Writing smaller programs is also not an anti-goal: longer programs are not automatically “easier to read and understand.” One of the problems with longer programs is that they often are longer by virtue of containing accidental complexity, swathes of yellow code.

abbreviations

Some shorter programs are shorter merely because they contain shorter constructs. For example, if you perform some regular expression pattern matching in Ruby, you can use / characters to delimit your regular expression. That’s an abbreviation for the more tedious Regexp.new(). And there are some global variables that are automatically set for you. For example, $1, $2 and so on are set to the matching groups.

So if you write /(fu|foo)(bar|blitz)/ =~ 'my program went fubar', $1 is automatically assigned the string 'fu' and $2 is assigned the string 'bar'.

Compare and contrast this to: my_matcher = Regexp.new('(fu|foo)(bar|blitz)').match('my program went fubar'). Now you can use my_matcher[1] and my_matcher[2] to extract 'fu' and 'bar'.

Obviously, the former expression is shorter, and quite handy. And while it may look a little cryptic to someone raised on Java’s one-size-fits-all syntax of everything is a .message, it really isn’t an obfuscation. It’s an abbreviation, nothing more. It makes programs shorter without changing their meaning in any substantial way.

accidental complexity

We mentioned earlier that longer programs are sometimes longer by virtue of containing accidental complexity. There’s a good point of comparison. If a shorter program is shorter by virtue of having less accidental complexity, it’s better. It has a higher ratio of signal to noise.

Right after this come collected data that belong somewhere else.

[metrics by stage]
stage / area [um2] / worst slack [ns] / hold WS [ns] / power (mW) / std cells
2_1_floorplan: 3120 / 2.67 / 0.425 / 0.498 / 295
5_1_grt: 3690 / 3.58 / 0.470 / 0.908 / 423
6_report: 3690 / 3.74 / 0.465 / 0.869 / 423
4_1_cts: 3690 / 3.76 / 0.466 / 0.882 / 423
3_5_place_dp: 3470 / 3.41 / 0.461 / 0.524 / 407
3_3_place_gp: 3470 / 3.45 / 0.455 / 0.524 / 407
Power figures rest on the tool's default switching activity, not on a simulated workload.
## /design/flow/run.sh

```bash
#!/bin/bash
# OpenROAD 26Q1-2900-gdf79404cd8, Yosys 0.63+post, stock flow scripts
make -C /OpenROAD-flow-scripts/flow DESIGN_CONFIG=/design/flow/config.mk WORK_HOME=/design/flow/orfs finish
```

## /design/flow/config.mk

```make
export PLATFORM = sky130hd
export DESIGN_NAME = counter
export DESIGN_NICKNAME = counter
export VERILOG_FILES = /design/flow/design.v
export SDC_FILE = /design/flow/constraint.sdc
export NUM_CORES = 4
export LEC_CHECK = 1
export CORE_AREA = 10 10 70 70
export DIE_AREA = 0 0 80 80
```

## /design/flow/constraint.sdc

```tcl
current_design counter

set clk_period 3.1
set clk_io_pct 0.2

create_clock -name clk0 -period $clk_period [get_ports {clk}]

set non_clock_inputs [all_inputs -no_clocks]
set_input_delay [expr $clk_period * $clk_io_pct] -clock clk0 $non_clock_inputs
set_output_delay [expr $clk_period * $clk_io_pct] -clock clk0 [all_outputs]
```

## /design/flow/design.v

```verilog
module counter(qout,reset,clk,ctrl); 
	output reg [3:0] qout;
	input wire clk,reset;
        input wire [1:0] ctrl;
	always @(posedge clk or negedge reset) 
	begin
		if (~reset)
			qout <= 9'h00; 
                else 
            begin case(ctrl)
              00: qout<= qout + 1;
              01: qout<= qout + 2;
              2: qout<= qout - 1;
              3: qout<= qout - 2;
              default: qout<=3;
                  endcase
            end
	end
endmodule
```

==> impl_metrics.xml <==
<?xml version="1.0" encoding="UTF-8"?>
<metrics>
  <group name="outcome">
    <metric name="run_status" unit="">complete, no violations</metric>
  </group>
  <group name="sta">
    <metric name="layout_min_cycle_time" unit="ns">2.131</metric>
    <metric name="finalWorstSetupSlack" unit="ns">0.9689</metric>
    <metric name="clock.fmax" unit="GHz">0.4692</metric>
    <metric name="worst_slew_margin_rel" unit="%">75.25</metric>
    <metric name="final-hold-violation-count" unit="">0</metric>
    <metric name="final.setup.tns" unit="ns">0</metric>
    <metric name="worst_slew_pin_slew" unit="ns">0.3701</metric>
    <metric name="setup_repair_after_global_routing_missed_its_margin" unit="">no</metric>
    <metric name="final_max_slew_viols" unit="">0</metric>
    <metric name="final-setup-viol-count" unit="">0</metric>
    <metric name="final.period_utilization" unit="%">68.74</metric>
    <metric name="finClkSkew" unit="ns">0.0001942</metric>
  </group>
  <group name="place">
    <metric name="port_buffers" unit="">7</metric>
    <metric name="dp_slack" unit="ns">0.7275</metric>
    <metric name="post-dp-hpwl" unit="um">509.7</metric>
    <metric name="gp_routability_congestion" unit="">0.7029</metric>
  </group>
  <group name="detailed_routing">
    <metric name="routedWlPerCell" unit="um">7.671</metric>
    <metric name="route.antenna.diode_count" unit="">0</metric>
    <metric name="detail_route.drc_violations" unit="">0</metric>
    <metric name="num_vias" unit="">197</metric>
    <metric name="drtAntennaViolNets" unit="">0</metric>
    <metric name="initialDrtViolationCount" unit="">20</metric>
    <metric name="drt_first_pass_iters" unit="">3</metric>
    <metric name="vias_per_cell" unit="">2.494</metric>
    <metric name="finalWirelength" unit="um">606</metric>
  </group>
  <group name="power_and_ir_drop">
    <metric name="cellLeakagePower" unit="nW">0.1554</metric>
    <metric name="cell_internal_pwr" unit="mW">0.2410</metric>
    <metric name="p_switching" unit="mW">0.1242</metric>
    <metric name="power.ir.vdd_worst" unit="mV">0.2014</metric>
    <metric name="swShare" unit="%">34.00</metric>
    <metric name="power_density" unit="nW/um2">876.4</metric>
    <metric name="power.share.combinational" unit="%">50.6</metric>
    <metric name="power.sequential.fraction" unit="%">32.1</metric>
    <metric name="share_clk_of_total_power" unit="%">17.4</metric>
  </group>
  <group name="floorplanning">
    <metric name="fp.dieH" unit="um">80</metric>
    <metric name="effective_utilization_at_floorplan" unit="%">8.132</metric>
    <metric name="rows" unit="">21</metric>
    <metric name="boundaryPins" unit="">8</metric>
    <metric name="dieArea" unit="um2">6400</metric>
    <metric name="placeableCoreArea" unit="um2">3416</metric>
    <metric name="die_x" unit="um">80</metric>
  </group>
  <group name="global_routing">
    <metric name="vias_in_the_first_global_route" unit="">224</metric>
    <metric name="pin_count_of_the_biggest_net_entering_global_routing" unit="">9</metric>
    <metric name="global_route.overflow_total" unit="">0</metric>
    <metric name="grt.total_usage" unit="%">2.067</metric>
    <metric name="wire_length_of_the_first_global_routing_pass" unit="um">1028</metric>
    <metric name="antenna_violations_before_repair" unit="">0</metric>
  </group>
  <group name="cts">
    <metric name="ctsHoldBuffers" unit="">0</metric>
    <metric name="cts_buffers" unit="">3</metric>
    <metric name="post_cts_buffers" unit="">0</metric>
    <metric name="post_cts_resized" unit="">0</metric>
    <metric name="clock_latency" unit="ns">0.23</metric>
    <metric name="cts_buffer_depth" unit="">2</metric>
    <metric name="cts.htree.levels" unit="">1</metric>
    <metric name="cts.sink_count" unit="">4</metric>
    <metric name="tritoncts_clock_tree" unit="">built</metric>
    <metric name="path_clk_slew" unit="ns">0.04</metric>
    <metric name="cts_root_buffer" unit="">clkbuf_4</metric>
  </group>
  <group name="synth">
    <metric name="synth_flop_count" unit="">4</metric>
    <metric name="synth.cellmix.xorXnorShare" unit="%">15.77</metric>
    <metric name="syn_area_per_cell" unit="um2">11.57</metric>
    <metric name="synth_warnings" unit="">1</metric>
    <metric name="synth_compound_gate_area_share" unit="%">13.51</metric>
    <metric name="post_synth_inst_count" unit="">24</metric>
    <metric name="synth_adder_area_share" unit="%">11.71</metric>
    <metric name="synth_area" unit="um2">277.8</metric>
    <metric name="yosysUniqueCellTypes" unit="">16</metric>
    <metric name="ys_seq_share" unit="%">36.04</metric>
    <metric name="main_combinational_cell_family_by_area_after_synthesis" unit="">XOR/XNOR gates</metric>
    <metric name="synth_mux_share" unit="%">11.26</metric>
    <metric name="synthSimpleGateAreaFrac" unit="%">4.955</metric>
    <metric name="yosys_cells" unit="">24</metric>
    <metric name="yosysChipArea" unit="um2">277.8</metric>
  </group>
  <group name="worst_setup_path">
    <metric name="critical_path.endpoint_type" unit="">flop</metric>
    <metric name="worstSetupPathType" unit="">in2reg</metric>
    <metric name="worst_setup_path_start_kind" unit="">input port</metric>
    <metric name="critical_path_cell_sequence" unit="">clkdlybuf4s50_1 -&gt; nand2_1 -&gt; fa_1 -&gt; a21oi_1 -&gt; o31ai_2 -&gt; xnor2_1</metric>
    <metric name="worst_ep_arrival_time" unit="ns">2.24</metric>
    <metric name="path_max_fanout" unit="">8</metric>
    <metric name="crit_path_top_delay_cell" unit="">clkdlybuf4s50_1</metric>
    <metric name="worstPathRequired" unit="ns">3.21</metric>
    <metric name="critical_path.n_buffers_inverters" unit="">1</metric>
    <metric name="crit_family" unit="">buffers and inverters</metric>
    <metric name="worst_path_largest_cell_delay" unit="ns">0.69</metric>
  </group>
  <group name="finish">
    <metric name="area_growth_syn_to_layout" unit="%">50.00</metric>
    <metric name="regMostFlops" unit="">qout</metric>
    <metric name="largest_register_ffs" unit="">4</metric>
    <metric name="layout_top_registers" unit="">qout: 4 flops</metric>
    <metric name="final_layout_size_suffix_gt1_share" unit="%">18.18</metric>
  </group>
  <group name="flow_run">
    <metric name="drv_cap" unit="">0</metric>
    <metric name="openroad.warnings" unit="">25</metric>
  </group>
  <group name="hold_path">
    <metric name="hp-class" unit="">reg2reg</metric>
  </group>
</metrics>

For example, here is one of the new for loops in Java:

for (Account account: customer.getAccountList()) {
    // do something
}

This is shorter than:

Iterator iAccount = customer.getAccountList().iterator();
while (iAccount.hasNext()) {
    final Account account = (Account) iAccount.next();
    // do somethinmg
}

It also removes some of the accidental complexity of the iterator. The new for loop removes some accidental complexity, raising the signal by eliminating noise. To continue with the same example, let’s look at an old for loop:

for (int i = 0, i < customer.getAccountList().size(); ++i) {
    final Account account = customer.getAccountList().get(i);
    // do something
}

This has even more accidental complexity, a loop index variable. Eliminating the loop index is a decent win, it eliminates fence post errors. But there is a bigger win in moving from an index-based loop to an iterator based loop or a new for loop: we have abstracted away the notion that the collection must be indexed by consecutive integers.

abstractions

The iterator (and the new for loops) work with all kinds of collections, including linked lists and sets. Moving from a loop index variable to an iterator does more than just abbreviate the code, it does more than hide some accidental complexity, it provides a general-purpose abstraction for operations on collections.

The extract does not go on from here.